╭──

**config.mk**
```make
export PLATFORM = sky130hd
export DESIGN_NAME = casc_count4
export DESIGN_NICKNAME = d
export VERILOG_FILES = /design/src/rtl/casc_count4_pkg.sv /design/src/rtl/casc_count4_mode.sv /design/src/rtl/casc_count4_reg.sv /design/src/rtl/casc_count4_term.sv /design/src/rtl/casc_count4.sv
export SDC_FILE = /design/constraint.sdc
export NUM_CORES = 1
export LEC_CHECK = 0
export ABC_AREA = 1
export BUFFER_PORTS_ARGS = -buffer_cell sky130_fd_sc_hd__buf_2
export CAP_MARGIN = 20
export CORE_AREA = 2 2 39 41
export CTS_BUF_LIST = sky130_fd_sc_hd__clkbuf_8
export CTS_CLUSTER_SIZE = 28
export DETAILED_ROUTE_END_ITERATION = 10
export DIE_AREA = 0 0 41 43
export SYNTH_ARGS = -nofsm -noshare
export SYNTH_HDL_FRONTEND = slang
export SYNTH_HIERARCHICAL = 1
export SYNTH_SLANG_ARGS = --single-unit
```
**constraint.sdc**
```tcl
create_clock -name clk -period 2.05 [get_ports clk]
set_input_delay 0.3075 -clock clk [delete_from_list [all_inputs] [get_ports clk]]
set_output_delay 0.3075 -clock clk [all_outputs]
set_load 0.02 [all_outputs]
```
**src/rtl/casc_count4_pkg.sv**
```systemverilog
package casc_count4_pkg;

    localparam int CNT_W = 4;

    typedef logic [CNT_W-1:0] cnt_t;

    localparam cnt_t DEC_LAST = cnt_t'(9);
    localparam cnt_t BIN_LAST = '1;

    // Modes in order of precedence.
    typedef enum logic [1:0] {
        MODE_CLR   = 2'd0,
        MODE_LOAD  = 2'd1,
        MODE_COUNT = 2'd2,
        MODE_HOLD  = 2'd3
    } mode_e;

    typedef struct packed {
        logic clr_n;
        logic load_n;
        logic en_par;
        logic en_trk;
    } ctl_t;

    function automatic cnt_t last_of(input bit dec);
        return dec ? DEC_LAST : BIN_LAST;
    endfunction

    // One enabled step. In decade mode any value at or above 9 wraps to 0.
    function automatic cnt_t cnt_step(input cnt_t q, input bit dec);
        if (dec && (q >= DEC_LAST))
            return '0;
        return q + cnt_t'(1);
    endfunction

    function automatic mode_e pick_mode(input ctl_t c);
        if (!c.clr_n)
            return MODE_CLR;
        if (!c.load_n)
            return MODE_LOAD;
        if (c.en_par && c.en_trk)
            return MODE_COUNT;
        return MODE_HOLD;
    endfunction

endpackage

```
**src/rtl/casc_count4_mode.sv**
```systemverilog
module casc_count4_mode
    import casc_count4_pkg::*;
#(
    parameter bit DECADE = 1'b1
) (
    input  ctl_t ctl,
    input  cnt_t data_in,
    input  cnt_t q,
    output cnt_t d
);

    mode_e mode;

    always_comb begin
        mode = pick_mode(ctl);
        unique case (mode)
            MODE_CLR:   d = '0;
            MODE_LOAD:  d = data_in;
            MODE_COUNT: d = cnt_step(q, DECADE);
            default:    d = q;
        endcase
    end

endmodule

```
**src/rtl/casc_count4_reg.sv**
```systemverilog
module casc_count4_reg
    import casc_count4_pkg::*;
#(
    parameter bit ASYNC_CLR = 1'b1
) (
    input  logic clk,
    input  logic clr_n,
    input  cnt_t d,
    output cnt_t q
);

    generate
        if (ASYNC_CLR) begin : g_async
            always_ff @(posedge clk or negedge clr_n) begin
                if (!clr_n)
                    q <= '0;
                else
                    q <= d;
            end
        end else begin : g_sync
            always_ff @(posedge clk) begin
                q <= clr_n ? d : '0;
            end
        end
    endgenerate

endmodule

```
**src/rtl/casc_count4_term.sv**
```systemverilog
module casc_count4_term
    import casc_count4_pkg::*;
#(
    parameter bit DECADE = 1'b1
) (
    input  cnt_t q,
    input  logic en_trk,
    output logic tc
);

    localparam cnt_t LAST = last_of(DECADE);

    always_comb tc = en_trk && (q == LAST);

endmodule

```
**src/rtl/casc_count4.sv**
```systemverilog
module casc_count4
    import casc_count4_pkg::*;
#(
    parameter bit DECADE    = 1'b1,
    parameter bit ASYNC_CLR = 1'b1
) (
    input  logic       clk,
    input  logic       clr_n,
    input  logic       load_n,
    input  logic [3:0] data_in,
    input  logic       en_par,
    input  logic       en_trk,
    output logic [3:0] count,
    output logic       carry_out
);

    ctl_t ctl;
    cnt_t d_next;
    cnt_t q_cur;

    always_comb begin
        ctl.clr_n  = clr_n;
        ctl.load_n = load_n;
        ctl.en_par = en_par;
        ctl.en_trk = en_trk;
    end

    casc_count4_mode #(.DECADE(DECADE)) u_mode (
        .ctl     (ctl),
        .data_in (data_in),
        .q       (q_cur),
        .d       (d_next)
    );

    casc_count4_reg #(.ASYNC_CLR(ASYNC_CLR)) u_reg (
        .clk   (clk),
        .clr_n (clr_n),
        .d     (d_next),
        .q     (q_cur)
    );

    casc_count4_term #(.DECADE(DECADE)) u_term (
        .q      (q_cur),
        .en_trk (en_trk),
        .tc     (carry_out)
    );

    assign count = q_cur;

endmodule

```
==> run metrics, run 1 <==
hold-fix buffers at CTS=1; drt drc=0; synthesized flop and latch total=4; I/O Pins=14; nets=75; Clock Skew=3.535 ps; detailed placement HPWL=597.7 um; CP max stage cell=dfrtp_1; Port Buffers=13; worst skew pair latency=220 ps; CP Buf/Inv Count=1; initial antenna violation count=0; pwr dens=678.6 nW/um^2; Initial Util=24.14%; Final Worst Setup Slack=687.1 ps; crit path DAT=1060 ps; Largest delay share family, worst path=flip-flops; clock-pin slew on the worst setup and hold paths=30 ps; CTS tree=done; Worst EP required=1740 ps; WL met1=324 um; H-tree depth=1; die width=41 um; Pleak=0.2416 nW; register with the highest flop count=u_reg/q; Netlist cell types=13; Via Count=364; WS Path Type=reg -> out; FILL cells=145; maximum vdd drop=383.6 uV; slowest stage delay, CP=470 ps; maximum net fanout on the critical path=8; Setup TNS=0 ps; Worst Setup End Kind=primary output; Max-cap violations=0; Starting DRT DRC Count=19; met2 wire len=421 um; most frequent cells in the layout=buf_2 (13), nand3_1 (13), nand2_1 (9); unrepaired setup endpoints after global routing=no; critical path startpoint category=flip-flop; Chip Height=43 um; Post-CTS Setup Inserts=0; first-pass GRT wire length=1400 um; post_cts resized=0; row count=14; Congestion Overflow GR=0; DP Worst Slack=839.8 ps; YS warnings=6; DRT antenna net count=0; vias in the first global route=345; Clock Sink Count=4; Final Slew Violations=0; max reg flops=4; Initial DRT Pass Iterations=5; top layer in use=met4; Syn Std Cell Area=334.1 sq um; syn_area_per_cell=7.593 sq um; wire length per cell=10.17 um; DRT Wirelength=783 um; achievable clock frequency=733.7 MHz; Cells after Synth=44; Final min period=1363 ps; sequential share of the synthesized area=29.96%; largest net degree at the start of global routing=10; DR WL met3=33 um; Worst Tran Pin Value=253.3 ps; ant diodes=0; CTS Buf Count=3; Tcrit/Tclk final=66.48%; global placement routability congestion=0.7876; biggest regs=u_reg/q (4); Root Driver=clkbuf_8; Post-Syn Nets=56; min-delay worst type=in -> reg; worst rel slew slack=83.11%; final hold violations=0; Final Setup Violations=0; Clock Path Buffers=2; critical path, cell by cell=nand2_1 -> nor2_2 -> buf_2; fraction of layout cells with a size suffix above 1=36.07%; die area=1763 sq um; core area=1384 sq um; area delta synth->final=40.82%; Via density=4.727; GRT Total Usage=12.39%; status=finished clean
Yosys cell counts, drive strengths merged:
cell type	instances	area share, %
dfrtp	4	30
a21oi	1	4.9
nand3	14	22
xor2	1	2.6
inv	6	6.7
nor2	3	6.4
nand4	1	1.9
nand2	11	14
ha	3	11
power by group:
part           switching [mW]  internal, mW  total [mW]
clock network          0.0415         0.125       0.167
logic                  0.0343        0.0230      0.0573
registers              0.0105        0.0848      0.0953
total                  0.0863         0.233       0.319
path summary, 6_finish.rpt:
check,start,to,slack [ps],cells past startpoint
worst max-delay path,u_reg/q[0],carry_out,690,3
worst min-delay path,data_in[0],u_reg/q[0],350,3
worst max register to register,u_reg/q[0],u_reg/q[3],840,6
worst min register to register,u_reg/q[1],u_reg/q[1],640,2
max in group asynchronous,clr_n,u_reg/q[2],1410,2
min in group asynchronous,clr_n,u_reg/q[0],470,2
routing by layer:
layer | track usage (%) | up-vias
met5 | 0 | -
met4 | 8.000 | 0
met3 | 6.283 | 2
met2 | 16.25 | 11
met1 | 15.26 | 172
li1 | - | 179
through the flow:
stage | hold WS (ps) | util [%] | instance area [sq um] | std cells | power [mW]
4_1_cts | 341.8 | 34.00 | 470.5 | 77 | 0.3282
5_1_grt | 350.1 | 34.00 | 470.5 | 77 | 0.3450
6_report | 348.3 | 34.00 | 470.5 | 77 | 0.3193
3_3_place_gp | 152.6 | 30.29 | 419.2 | 73 | 0.1505
2_1_floorplan | 11.91 | - | 334.1 | 44 | 0.1273
3_5_place_dp | 154.2 | 30.29 | 419.2 | 73 | 0.1524
layout make-up:
cell class                      count  area [sq um]  area share, %
Clock buffer                        3         41.29          8.777
Sequential cell                     4         100.1          21.28
Tap cell                           16         20.02          4.255
Inverter                            6         22.52          4.787
Timing Repair Buffer               14         75.07          15.96
Multi-Input combinational cell     34         211.5          44.95
worst reg2reg max path, cell delays in order (launching register included):
cell	delay, ps
dfrtp_1	470
inv_1	100
ha_1	200
nand2_1	70
nand2_2	70
nand3_1	100
nand3_1	70
cells by family after synthesis:
family,synth area share (%)
flip-flops,29.96
buffers and inverters,6.741
adder cells (fa/ha/maj),11.24
XOR/XNOR,2.622
AND/OR/NAND/NOR,44.57
AO/OA/AOI/OAI,4.870
No activity file was read; power rests on OpenSTA's default activity.
==> inputs of run 2 (changes only) <==
- ABC_AREA: 1 -> 0
- clock period: 2.05 -> 1.35 ns (I/O delays scaled with it)
==> run 2 against run 1 <==
- the flow now finishes with violations (setup timing)
- cell area is 9.8% higher
- hold slack got worse by 70 ps
- sequential share of layout area is 1.4 points lower
- routed wire length increased by 15%
- register-to-register slack worse by 1000 ps
- first-iteration DRC count shrank 53%
- clock-buffer cell count is the same
- via count rose by 6.0%
- worst setup slack worse by 850 ps
- critical endpoint is now u_reg/q[0]
==> run metrics, run 2 <==
pwr dens=1023 nW/um^2 (+51%); Congestion Overflow GR=0 (unchanged); biggest regs=u_reg/q (4); Worst EP required=1470 ps (-270 ps); Cells after Synth=38 (-14%); Worst Setup End Kind=flip-flop; DRT antenna net count=0 (unchanged); most common cell after layout, fill and taps aside=buf_2; fraction of layout cells with a size suffix above 1=50.00% (+14 points); critical path startpoint category=flip-flop; Post-synth EDFFs=0 (unchanged); Port Buffers=13 (unchanged); maximum net fanout on the critical path=4 (-4); Final Setup Violations=4 (+4); count leader, synth=o21ai_0; Via density=5.079 (+7.4%); drt drc=0 (unchanged); CP Buf/Inv Count=0 (-1); I/O Pins=14 (unchanged); Max-cap violations=0 (unchanged); detailed placement HPWL=703.5 um (+18%); slowest stage delay, CP=420 ps (-50 ps); max reg flops=4 (unchanged); wire length per cell=11.89 um (+17%); maximum vdd drop=273.7 uV (-29%); row count=14 (unchanged); initial antenna violation count=0 (unchanged); Via Count=386 (+6.0%); largest area contributor in the netlist=dfrtp_1; share of the synthesized area in the top cell type=30.77% (+0.81 points); DRT Wirelength=904 um (+15%); area delta synth->final=58.85%; largest net degree at the start of global routing=9 (-1); Clock Skew=0.5272 ps (-3.007 ps); Tcrit/Tclk final=112.2%; Setup TNS=-519.5 ps (-519.5 ps); Largest delay share family, worst path=flip-flops; CTS Buf Count=3 (unchanged); Netlist cell types=18 (+5); total power=0.5288 mW (+66%); Main synth FF type=dfrtp_1; worst rel slew slack=83.15% (about the same); H-tree depth=1 (unchanged); Final Slew Violations=0 (unchanged); Chip Height=43 um (unchanged); critical path, cell by cell=ha_2 -> or3b_4 -> a211o_1 -> a31oi_1; Clock Path Buffers=2 (unchanged); final hold violations=0 (unchanged); Initial Util=23.51% (-0.63 points); CP max stage cell=dfrtp_2; Worst Tran Pin Value=252.7 ps (-0.5553 ps); CTS tree=done; sequential share of the synthesized area=30.77% (+0.81 points); worst skew pair latency=210 ps (about the same); clock-pin slew on the worst setup and hold paths=30 ps (about the same); status=complete, but fails checks; core area=1384 sq um (unchanged); failing checks=setup timing; Initial DRT Pass Iterations=3 (-2); syn_area_per_cell=8.561 sq um (+13%); Clock Sink Count=4 (unchanged); Synth async-reset ratio=100.0% (unchanged); Root Driver=clkbuf_8; min-delay worst type=in -> reg; die area=1763 sq um (unchanged); unrepaired setup endpoints after global routing=yes; Finished Core Util=37.34% (+3.3 points); Post-Syn Nets=50 (-11%); Starting DRT DRC Count=9 (-10); register with the highest flop count=u_reg/q; achievable clock frequency=660.5 MHz; GRT Total Usage=12.95% (+0.57 points); vias in the first global route=384 (+11%); Final min period=1514 ps; nets=74 (-1.3%); first-pass GRT wire length=1497 um (+6.9%); crit path DAT=1640 ps (+580 ps); Pleak=0.2520 nW (+4.3%); ant diodes=0 (unchanged); die width=41 um (unchanged); commonest cells in the netlist=o21ai_0 (6), nor2_1 (5), dfrtp_1 (4); WS Path Type=reg -> reg; synthesized flop and latch total=4 (unchanged); global placement routability congestion=0.7858 (-0.23%); Syn Std Cell Area=325.3 sq um (-2.6%); YS warnings=6 (unchanged); ranking of synthesized cells by area=dfrtp_1 (31%), ha_1 (12%), o21ai_0 (9.2%), o221a_2 (6.9%), nor2_1 (5.8%); most frequent cells in the layout=buf_2 (12), o21ai_0 (6), buf_4 (5), nor2_1 (5), clkbuf_8 (3); Final Worst Setup Slack=-164.0 ps (-851.2 ps)
==> run 2: worst paths after layout <==
check / from / endpoint / slack, ps / depth (start not counted)
worst max-delay path: u_reg/q[0] / u_reg/q[0] / -160 / 4
min in group asynchronous: clr_n / u_reg/q[3] / 440 / 2
max in group asynchronous: clr_n / u_reg/q[0] / 720 / 2
worst min-delay path: load_n / u_reg/q[0] / 280 / 2
worst max register to register: u_reg/q[0] / u_reg/q[0] / -160 / 4
worst min register to register: u_reg/q[1] / u_reg/q[1] / 670 / 2
==> run 2: cells by family (layout without fill, tap and decap cells) <==
| group | count (synthesis) | after routing | share of synthesized area (%) |
|---|---|---|---|
| adders and majority gates | 3 | 3 | 11.54 |
| and+or+nand+nor | 13 | 13 | 22.31 |
| AOI/OAI and AO/OA | 15 | 15 | 31.92 |
| buffers and inverters | 3 | 25 | 3.461 |
| DFF | 4 | 4 | 30.77 |
==> run 2: metal layers <==
layer  routed length [um]  vias to the layer above  part of all wire [%]  GRT usage (%)
li1                     -                      193                     -              -
met1                  386                      183                    43          14.15
met2                  459                       10                    51          20.00
met3                   58                        0                   6.4          1.571
met4                    0                        0                     0          12.00
met5                    0                        -                     0              0
==> run 2: stage by stage <==
stage	instance area (sq um)	hold WS [ps]	setup slack, ps	std cells
floorplan	336.6	-93.09	-195.6	38
global placement	451.7	49.24	-146.2	71
detailed placement	451.7	52.61	-160.7	71
CTS	516.7	279.1	-169.5	76
global route	516.7	303.8	-243.5	76
finish	516.7	278.6	-164.0	76
==> run 2: layout make-up <==
type / count / area (sq um)
Tap cell: 16 / 20.02
Inverter: 3 / 11.26
Multi-Input combinational cell: 31 / 222.7
Sequential cell: 4 / 102.6
Clock buffer: 3 / 41.29
Timing Repair Buffer: 19 / 118.9
Fill cell: 156 / 867.1
==> run 2: power by group <==
group / switching (mW) / leakage, nW / internal, mW
combinational: 0.0727 / 0.181 / 0.0654
sequential: 0.0113 / 0.0498 / 0.131
clock: 0.0583 / 0.0216 / 0.190
==> run 2: worst reg2reg max path: cells and delay by family, from the launching register on <==
kind,cells,cell delay [ps]
adders and majority gates,1,180
DFF,1,420
and+or+nand+nor,1,410
AOI/OAI and AO/OA,2,410
==> run 2: timing repair <==
item                                    CTS  global route
endpoints found under the setup margin    5             5
buffers inserted                          1             0
gates resized for setup                   2             0
hold endpoints to repair                  4             0
hold buffers                              1             0
pin swaps                                 2             1
==> inputs of run 3 (changes only) <==
- CELL_PAD_IN_SITES_DETAIL_PLACEMENT: not set -> 1
- CELL_PAD_IN_SITES_GLOBAL_PLACEMENT: not set -> 1
- PLACE_DENSITY_LB_ADDON: not set -> 0.1
- SYNTH_HIERARCHICAL: 1 -> not set
==> run 3 against run 2 <==
- the flow still finishes with violations (setup timing)
- first-iteration DRC count down 78%
- core utilization down 0.27 points
- hold slack worse by 11 ps
- power down 0.81%
- sequential cell count unchanged
- critical path type unchanged
==> run metrics, run 3 <==
status=complete, but fails checks; failing checks=setup timing; synthesized flop and latch total=4 (unchanged); Chip Height=43 um (unchanged); syn_area_per_cell=9.126 sq um (+6.6%); design area=513.0 sq um (-0.73%); GRT Total Usage=12.55% (-0.40 points); Starting DRT DRC Count=2 (-7); Synth async-reset ratio=100.0% (unchanged); Port Buffers=13 (unchanged); Multi-input gate area=226.5 sq um (+1.7%); Root Driver=clkbuf_8; die width=41 um (unchanged); row count=14 (unchanged); crit path DAT=1690 ps (+50 ps); Initial DRT Pass Iterations=4 (+1); Post-Syn Nets=46 (-8.0%); nets=68 (-8.1%); wire length per cell=13.56 um (+14%); ant diodes=0 (unchanged); achievable clock frequency=652.6 MHz (-1.2%); Syn Std Cell Area=310.3 sq um (-4.6%); Clock Path Buffers=2 (unchanged); Worst Tran Pin Value=243.3 ps (-9.421 ps); max reg flops=4 (unchanged); CTS Buf Count=3 (unchanged); Post-synth EDFFs=0 (unchanged); Clock Skew=2.111 ps (+1.583 ps); core area=1384 sq um (unchanged); global placement routability congestion=0.6809 (-13%); die area=1763 sq um (unchanged); Final min period=1532 ps (+18.39 ps); commonest cells in the netlist=nand2_1 (5), dfrtp_1 (4), ha_1 (3); critical path startpoint category=flip-flop; H-tree depth=1 (unchanged); maximum vdd drop=395.3 uV (+44%); Worst Setup End Kind=flip-flop; detailed placement HPWL=735.2 um (+4.5%); clock-pin slew on the worst setup and hold paths=40 ps (about the same); pwr dens=1022 nW/um^2 (about the same); Netlist cell types=19 (+1); initial antenna violation count=0 (unchanged); min-delay worst type=in -> reg; drt drc=0 (unchanged); share of the synthesized area in the top cell type=32.26% (+1.5 points); vias in the first global route=338 (-12%); CTS tree=done; worst skew pair latency=220 ps (about the same); total power=0.5245 mW (-0.81%); worst reg-to-reg path cell count=6 (+2); maximum net fanout on the critical path=4 (unchanged); count leader, synth=nand2_1; Via Count=341 (-12%); Main synth FF type=dfrtp_1; fraction of layout cells with a size suffix above 1=58.18% (+8.2 points); FILL cells=169 (+8.3%); most frequent cells in the layout=buf_2 (12), nand2_1 (5), buf_4 (4); Via density=4.803 (-5.4%); Final Setup Violations=5 (+1); sequential standard cell area=102.6 sq um (unchanged); Worst EP required=1500 ps (+30 ps); Hold Path Stages=2 (unchanged); YS warnings=0 (-6); Setup TNS=-530.6 ps (-11.08 ps); Max-cap violations=0 (unchanged); Cell Area, Placed=429.2 sq um (-5.0%); unrepaired setup endpoints after global routing=yes; worst rel slew slack=83.63% (+0.48 points); DRT Wirelength=963 um (+6.5%); largest net degree at the start of global routing=10 (+1); Tcrit/Tclk final=113.5% (+1.4 points); Final Worst Setup Slack=-182.4 ps (-18.39 ps); WS Path Type=reg -> reg; Clock Sink Count=4 (unchanged); final hold violations=0 (unchanged); sequential share of the synthesized area=32.26% (+1.5 points); DRT antenna net count=0 (unchanged); register with the highest flop count=u_reg.q; biggest regs=u_reg.q (4); Congestion Overflow GR=0 (unchanged); Pleak=0.2361 nW (-6.3%); Finished Core Util=37.07% (-0.27 points); first-pass GRT wire length=1455 um (-2.8%); Cells after Synth=34 (-11%); largest area contributor in the netlist=dfrtp_1; Final Slew Violations=0 (unchanged); area delta synth->final=65.32%; Initial Util=22.42% (-1.1 points); Fin Hold WS=267.7 ps (-10.90 ps); I/O Pins=14 (unchanged); ranking of synthesized cells by area=dfrtp_1 (32%), ha_1 (12%), nand2_1 (6.0%), o31a_1 (5.6%), a31oi_1 (4.0%); most common cell after layout, fill and taps aside=buf_2
run 3: cell count changes after synthesis, sizes merged, moves of 2 or more:
cell | before | now
nor2 | 5 | 0
o21ai | 6 | 1
nand2 | 2 | 5
nand4b | 2 | 0
nor2b | 0 | 2
o31a | 0 | 2
run 3: worst max-delay path: stages, from the launching register on:
cell,delay (ps)
dfrtp_2,430
inv_2,60
ha_1,120
or3b_4,390
buf_4,150
a211oi_2,170
o31a_1,150
run 3: power by group:
part | internal [mW] | leakage, nW | switching (mW)
combinational | 0.0589 | 0.159 | 0.0614
clock | 0.195 | 0.0269 | 0.0711
sequential | 0.129 | 0.0498 | 0.00920
total | 0.383 | 0.236 | 0.142
run 3: area by class of cell:
cell class	count	share of cell area [%]
multi-input combinational	27	44.15
timing repair buffer	18	21.71
sequential	4	20.00
clock buffer	3	8.049
tap	16	3.902
inverter	2	1.463
clock inverter	1	0.7317
run 3: logic make-up (layout without fill, tap and decap cells):
| logic type | Yosys count | in the layout | synth area share [%] |
|---|---|---|---|
| AOI/OAI and AO/OA | 11 | 11 | 26.61 |
| DFF | 4 | 4 | 32.26 |
| buffers and inverters | 3 | 24 | 3.629 |
| xor gates and xnor gates | 1 | 1 | 2.823 |
| and+or+nand+nor | 12 | 12 | 22.58 |
| adders and majority gates | 3 | 3 | 12.10 |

╰──

§ **EXERCISE BRIEF**
Read through the entries above and copy each line that has the string "adders" in it.

§ **RESULT**
| adders and majority gates | 3 | 3 | 11.54 |
adders and majority gates,1,180
| adders and majority gates | 3 | 3 | 12.10 |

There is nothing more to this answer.